EXERCISE AIM => Repeat only the stretch of lines below that runs from the line with "b_lt_a ? '1 : '0;" through the line with "timing.slew.headroom: 0.105", unaltered.

=== SUPPLIED MATERIAL ===

--- config.mk ---
export PLATFORM = sky130hd
export DESIGN_NAME = iva_lane
export DESIGN_NICKNAME = d
export VERILOG_FILES = /design/src/hw/rtl/iva_pkg.sv /design/src/hw/rtl/iva_lane.sv
export SDC_FILE = /design/constraint.sdc
export NUM_CORES = 2
export LEC_CHECK = 0
export ABC_AREA = 0
export BUFFER_PORTS_ARGS = -buffer_cell sky130_fd_sc_hd__clkbuf_2
export CORE_ASPECT_RATIO = 0.8
export CORE_MARGIN = 5
export CORE_UTILIZATION = 35
export DETAILED_ROUTE_END_ITERATION = 16
export SETUP_SLACK_MARGIN = 0.02
export SLEW_MARGIN = 15
export SYNTH_ARGS = -nofsm -noshare
export SYNTH_HDL_FRONTEND = slang
export SYNTH_SLANG_ARGS = --single-unit
--- constraint.sdc ---
create_clock -name vclk -period 7.84
set_input_delay 0.392 -clock vclk [all_inputs]
set_output_delay 0.392 -clock vclk [all_outputs]
set_load 0.005 [all_outputs]
--- src/hw/rtl/iva_pkg.sv ---
`default_nettype none
package iva_pkg;

  localparam int LANES  = 4;
  localparam int LANE_W = 32;
  localparam int SEL_W  = 2;
  localparam int SH_W   = 5;

  typedef logic [LANE_W-1:0] lane_t;

  typedef enum logic [4:0] {
    OP_PASS       = 5'd0,
    OP_ZERO       = 5'd1,
    OP_SPLAT      = 5'd2,
    OP_BOOL       = 5'd3,
    OP_ABS        = 5'd4,
    OP_NEG        = 5'd5,
    OP_NOT        = 5'd6,
    OP_ADD        = 5'd7,
    OP_SUB        = 5'd8,
    OP_MUL        = 5'd9,
    OP_AND        = 5'd10,
    OP_OR         = 5'd11,
    OP_XOR        = 5'd12,
    OP_MIN        = 5'd13,
    OP_MAX        = 5'd14,
    OP_LT         = 5'd15,
    OP_EQ         = 5'd16,
    OP_GT         = 5'd17,
    OP_SHUFFLE    = 5'd18,
    OP_SHUFFLEMIX = 5'd19,
    OP_SHL        = 5'd20,
    OP_SHRL       = 5'd21,
    OP_SHRA       = 5'd22,
    OP_SELECT     = 5'd23,
    OP_SIGNMASK   = 5'd24
  } op_t;

  typedef struct packed {
    op_t             op;
    logic [SH_W-1:0] sh;
  } lane_ctrl_t;

  typedef struct packed {
    logic [2*LANE_W-1:0] r_xy;
    logic [2*LANE_W-1:0] r_zw;
    logic [LANES-1:0]    sign_bits;
  } result_t;

endpackage
`default_nettype wire

--- src/hw/rtl/iva_lane.sv ---
`default_nettype none
module iva_lane
  import iva_pkg::*;
(
  input  wire lane_ctrl_t ctrl,
  input  wire lane_t      a,
  input  wire lane_t      b,
  input  wire lane_t      c,
  input  wire lane_t      splat,
  input  wire lane_t      shuf,
  output lane_t           r
);

  lane_t neg_a;
  lane_t prod;
  logic  a_lt_b;
  logic  b_lt_a;

  assign neg_a  = lane_t'(0) - a;
  assign prod   = a * b;
  assign a_lt_b = $signed(a) < $signed(b);
  assign b_lt_a = $signed(b) < $signed(a);

  always_comb begin
    case (ctrl.op)
      OP_PASS:       r = a;
      OP_ZERO:       r = '0;
      OP_SPLAT:      r = splat;
      OP_BOOL:       r = (a != '0) ? '1 : '0;
      OP_ABS:        r = a[LANE_W-1] ? neg_a : a;
      OP_NEG:        r = neg_a;
      OP_NOT:        r = ~a;
      OP_ADD:        r = a + b;
      OP_SUB:        r = a - b;
      OP_MUL:        r = prod;
      OP_AND:        r = a & b;
      OP_OR:         r = a | b;
      OP_XOR:        r = a ^ b;
      OP_MIN:        r = a_lt_b ? a : b;
      OP_MAX:        r = b_lt_a ? a : b;
      OP_LT:         r = a_lt_b ? '1 : '0;
      OP_EQ:         r = (a == b) ? '1 : '0;
      OP_GT:         r = b_lt_a ? '1 : '0;
      OP_SHUFFLE:    r = shuf;
      OP_SHUFFLEMIX: r = shuf;
      OP_SHL:        r = a << ctrl.sh;
      OP_SHRL:       r = a >> ctrl.sh;
      OP_SHRA:       r = lane_t'($signed(a) >>> ctrl.sh);
      OP_SELECT:     r = (a & b) | (~a & c);
      default:       r = '0;
    endcase
  end

endmodule
`default_nettype wire

==> impl_metrics.yaml <==
sta:
  timing.slew.headroom: 0.105
  finalMaxSlewViolations: 0
  hold_violations: 0
  tightest_slew_ns: 1.34
  fmax_mhz: 127
  hold_ws_ns: 1.40
  grt_setup_unrepaired: "yes"
  post-route-min-period_ns: 7.87
  post-route-period-util: 1.00
  setup_violations: 2
  worst_slack_ns: -0.0329
global_route:
  grt_max_degree: 58
  track_usage: 0.366
  grt_pass1_wl_um: 222000
  antenna_found_initial: 14
  overflow: 0
  grt_pass1_vias: 29800
yosys:
  synth_area_um2: 27000
  synthCells: 3536
  syn_avg_cell_area_um2: 7.65
  synth.most_common_cell: "nor2_1"
  ys_top_cells_by_area: "fa_1 30%, ha_1 12%, nor2_1 7.3%"
  yosysTopAreaCellShare: 0.304
  synth-seq-area-share: 0
  yosys_warnings: 0
  synthTopCellsByCount: "528 x nor2_1, 462 x inv_1, 410 x fa_1"
  synth.largest_area_cell: "fa_1"
  yosysUniqueCellTypes: 83
  syn_nets: 4369
worst_setup_path:
  crit_fanout: 6
  path_class: "input port to output port"
  critical_path_arrival_ns: 7.48
  critPathBufInv: 8
  critPathLaunchType: "input port"
  slowest_stage: "fa_1"
  required_ns: 7.45
  slowest_delay_ns: 0.58
  end_kind: "output port"
  cp_common_cell: "fa_1"
  path_delay_family: "adder cells"
drt:
  firstDrtPassIters: 9
  wire_per_inst_um: 32.0
  drt_iter0_drc: 4459
  drc_errors: 0
  num_vias: 30500
  finalWirelength_um: 158000
  vias_per_cell: 6.17
  ant_nets: 0
floorplanning:
  die_h_um: 259
  start_util: 0.352
  dieWidth_um: 321
  coreArea_um2: 76900
  die_area_um2: 83000
  placementRows: 91
  io_pins: 202
final_layout:
  final_layout_size_suffix_gt1_frac: 0.225
  regArea_um2: 0
  final_nets: 4747
  syn_to_final_growth_pct: 22.2
  fin_area_um2: 33100
  design.seq.count: 0
  fin_util: 0.430
  clkbuf_count: 0
status:
  status: "finished, violations left"
  violations: "negative setup slack"
placement:
  portBuffers: 202
  gp_congestion: 1.06
  dp_hpwl_um: 128000
  dpl_cell_area_um2: 31700
flow_run:
  maxCapViolations: 0
min_path:
  whs_path_depth: 6
  min_to: "r[4]"
  worstHoldStart: "shuf[4]"
  worstHoldPathType: "input port to output port"
clock_tree:
  cts_hold_buf: 0
[cell usage in the layout, fill, tap and decap left out, types with 38 or more instances in the layout]
cell | netlist | routed
clkbuf_2 | 1 | 176
nor2_1 | 528 | 492
nor3_1 | 51 | 44
a221oi_1 | 38 | 38
nand2_1 | 365 | 363
mux2i_1 | 89 | 89
o21ai_0 | 129 | 122
ha_1 | 253 | 239
fa_1 | 410 | 390
a211oi_1 | 55 | 54
xnor2_1 | 86 | 84
inv_1 | 462 | 433
a21oi_1 | 194 | 184
buf_4 | 0 | 369
mux4_2 | 48 | 48
[logic make-up after synthesis]
kind of cell    Yosys count  synth area share
fa+ha+maj               663             0.421
simple gates           1134             0.178
compound gates          735             0.183
mux                     152            0.0792
xor+xnor                110            0.0356
buf+inv                 742             0.104
[worst max-delay path by stage]
stage | start | endpoint | slack [ns] | cells past startpoint
global placement | b[16] | r[26] | -0.58 | 25
CTS | b[16] | r[26] | -0.05 | 24
detailed placement | a[6] | r[26] | -0.59 | 25
finish | b[3] | r[26] | -0.03 | 26
floorplan | a[18] | r[30] | 0.07 | 26
global route | a[7] | r[20] | -0.18 | 26
[what timing repair did]
| item | CTS | global route |
|---|---|---|
| setup endpoints to repair | 14 | 17 |
| setup buffers | 11 | 34 |
| pin swaps | 29 | 92 |
| cloned | 0 | 2 |
| gates resized for setup | 64 | 210 |
[area by class of cell]
class | instances | area [um^2]
Antenna cell | 7 | 17.5
Fill cell | 7989 | 43800
Inverter | 484 | 1900
Multi-Input combinational cell | 2794 | 24900
Tap cell | 1023 | 1280
Timing Repair Buffer | 634 | 4940
[routing by layer]
layer	vias up	wire, um	GRT usage
li1	12600	-	-
met1	15000	63500	0.516
met2	2383	62200	0.513
met3	472	23700	0.127
met4	16	8530	0.140
met5	-	103	0
[metrics by stage]
step                worst slack (ns)  setup TNS (ns)  instances
finish                       -0.0329         -0.0562       4942
global route                  -0.182          -0.986       4938
CTS                          -0.0548         -0.0602       4899
detailed placement            -0.592           -2.95       4888
global placement              -0.585           -2.62       4888
floorplan                     0.0713               0       3536
[tightest hold or removal path, cell delays in order]
cell and delay, ns:
clkbuf_2 0.12, a211oi_1 0.08, o211ai_1 0.07, a2111oi_0 0.10, o221ai_1 0.10, clkbuf_2 0.14
Power is left out: the tool's default activity adds up to more than one toggle a clock period on the data nets, which glitch-free logic cannot reach.
### config.mk
export PLATFORM = sky130hd
export DESIGN_NAME = iva_merge
export DESIGN_NICKNAME = d
export VERILOG_FILES = /design/src/hw/rtl/iva_pkg.sv /design/src/hw/rtl/iva_merge.sv
export SDC_FILE = /design/constraint.sdc
export NUM_CORES = 1
export LEC_CHECK = 0
export BUFFER_PORTS_ARGS = -buffer_cell sky130_fd_sc_hd__buf_4
export CORE_ASPECT_RATIO = 0.5
export CORE_MARGIN = 4
export CORE_UTILIZATION = 52
export DETAILED_ROUTE_END_ITERATION = 6
export HOLD_SLACK_MARGIN = 0.15
export PLACE_DENSITY = 0.79
export SYNTH_ARGS = -nofsm -noshare
export SYNTH_HDL_FRONTEND = slang
export SYNTH_SLANG_ARGS = --single-unit
### constraint.sdc
create_clock -name clk -period 15.2 [get_ports clk]
set_clock_uncertainty 0.05 [all_clocks]
set_input_delay 0.76 -clock clk [delete_from_list [all_inputs] [get_ports clk]]
set_output_delay 0.76 -clock clk [all_outputs]
set_load 0.02 [all_outputs]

===

EXERCISE ANSWER =>
      OP_GT:         r = b_lt_a ? '1 : '0;
      OP_SHUFFLE:    r = shuf;
      OP_SHUFFLEMIX: r = shuf;
      OP_SHL:        r = a << ctrl.sh;
      OP_SHRL:       r = a >> ctrl.sh;
      OP_SHRA:       r = lane_t'($signed(a) >>> ctrl.sh);
      OP_SELECT:     r = (a & b) | (~a & c);
      default:       r = '0;
    endcase
  end

endmodule
`default_nettype wire

==> impl_metrics.yaml <==
sta:
  timing.slew.headroom: 0.105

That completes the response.